Mostly I'm looking forward to not hearing Susan Boyle ever again.

Friday, January 1, 2010

half awake

Greetings 2010. I hear you bring much goodness - an expedition or two, a decorating project, a new Doctor Who, an Editors tour, many good albums, a Marcel Proust project, 2nd year university courses, continued employment,the demise of hotpants. Despite making the last one up (someone has to start the trends), 2010 looks like it will be better than 2009. Mostly because we are now out of the dreaded"noughties" and into the "twenty-tens", which sounds more grow up, and should encourage maturity.

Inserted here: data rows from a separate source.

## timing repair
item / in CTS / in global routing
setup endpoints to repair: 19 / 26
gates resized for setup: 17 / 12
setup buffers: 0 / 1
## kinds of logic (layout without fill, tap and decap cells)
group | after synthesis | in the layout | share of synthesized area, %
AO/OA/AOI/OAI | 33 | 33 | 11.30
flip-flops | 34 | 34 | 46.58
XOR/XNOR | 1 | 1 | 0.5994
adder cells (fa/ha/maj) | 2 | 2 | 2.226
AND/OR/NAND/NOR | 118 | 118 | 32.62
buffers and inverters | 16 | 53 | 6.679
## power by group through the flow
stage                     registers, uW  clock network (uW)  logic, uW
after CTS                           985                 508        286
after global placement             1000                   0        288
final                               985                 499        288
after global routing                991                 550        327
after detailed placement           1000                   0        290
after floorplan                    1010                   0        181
==> config.mk <==
export PLATFORM = sky130hd
export DESIGN_NAME = code_loader
export DESIGN_NICKNAME = d
export VERILOG_FILES = /design/src/rtl/code_loader.sv
export SDC_FILE = /design/constraint.sdc
export NUM_CORES = 1
export LEC_CHECK = 0
export BUFFER_PORTS_ARGS = -buffer_cell sky130_fd_sc_hd__buf_2
export CORE_UTILIZATION = 35
export CTS_BUF_LIST = sky130_fd_sc_hd__clkbuf_4 sky130_fd_sc_hd__clkbuf_8
export CTS_CLUSTER_DIAMETER = 80
export DETAILED_ROUTE_END_ITERATION = 12
export PLACE_DENSITY_LB_ADDON = 0.2
export RECOVER_POWER = 50
export SYNTH_ARGS = -nofsm -noshare
export SYNTH_HDL_FRONTEND = slang
export SYNTH_SLANG_ARGS = --single-unit
==> constraint.sdc <==
create_clock -name clk -period 2.38 [get_ports clk]
set_input_delay 0.476 -clock clk [delete_from_list [all_inputs] [get_ports clk]]
set_output_delay 0.476 -clock clk [all_outputs]
set_load 0.01 [all_outputs]
===== src/rtl/rot_shift_sched_rot_reg.sv =====
// rot_reg: WIDTH-bit register with load / rotate-left / rotate-right / hold.
// Load has priority over the rotate controls; async reset to RST_COUNT.
module rot_reg
  import rot_shift_sched_pkg::*;
#(
  parameter int WIDTH = 4
) (
  input  logic             clock,
  input  logic             reset,
  input  logic             load,
  input  logic             rotl,
  input  logic             rotr,
  input  logic [WIDTH-1:0] data,
  output logic [WIDTH-1:0] value
);

  // Register update: one operation per cycle, otherwise hold.
  always_ff @(posedge clock or posedge reset) begin
    if (reset) begin
      value <= WIDTH'(RST_COUNT);
    end else if (load) begin
      value <= data;
    end else if (rotl) begin
      value <= {value[WIDTH-2:0], value[WIDTH-1]};
    end else if (rotr) begin
      value <= {value[0], value[WIDTH-1:1]};
    end
  end

endmodule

Maturity. That's a dastardly word that should only be applied to wine and cheese. It's certainly not a word applicable to most of the people I know (in a good way), or the people I've had the misfortune to meet since I began working (in a bad way). I think it's the sales. Especially Boxing Day. It's like the Battle of Hastings, except with make-up and dvds. People revert to their most primal, grunting and chucking their credit cards at the poor sod behind the register - because they know we have no souls. We are soulless spineless people, deserving only of abuse, scorn and disdain.

No, I'm serious. Boxing Day saw me having to show my work tag to the police barricading my workplace, having my bottom pinched in the crowd, numerous insults about my height from people I'd never met, idiotic questions galore:

Customer: Do you have the Fantastic Mr Fox?
Me: um, it only came out today
Customer: Yes, so can you tell me where it is?
Me: in the Cinemas.

It would be nice and twee to say that the small girls who come to the counter clutching Madagascar make up for all this, but they don't. I am not good with kids, and kids are not good with me.

Still, there are worse jobs.


So, Welcome 2010. I meant to give you a proper greeting, but I veered off. I hope this is a good year. I hope bad shit doesn't go down. I hope all the resolutions work. I hope we don't sink because of climate change. I hope BRMCs new album is good. I hope they stop Twilight.

I also hope this is a year where I can 'reclaim' the words impact, decimate and however.


xo




We saw Avatar today. I got in trouble for my over-thinking of the films portrayals of Indigenous people AND Americans. I can't help it. I'm a critical thinker - someone has to be.
James Cameron shouldn't be allowed to write dialog.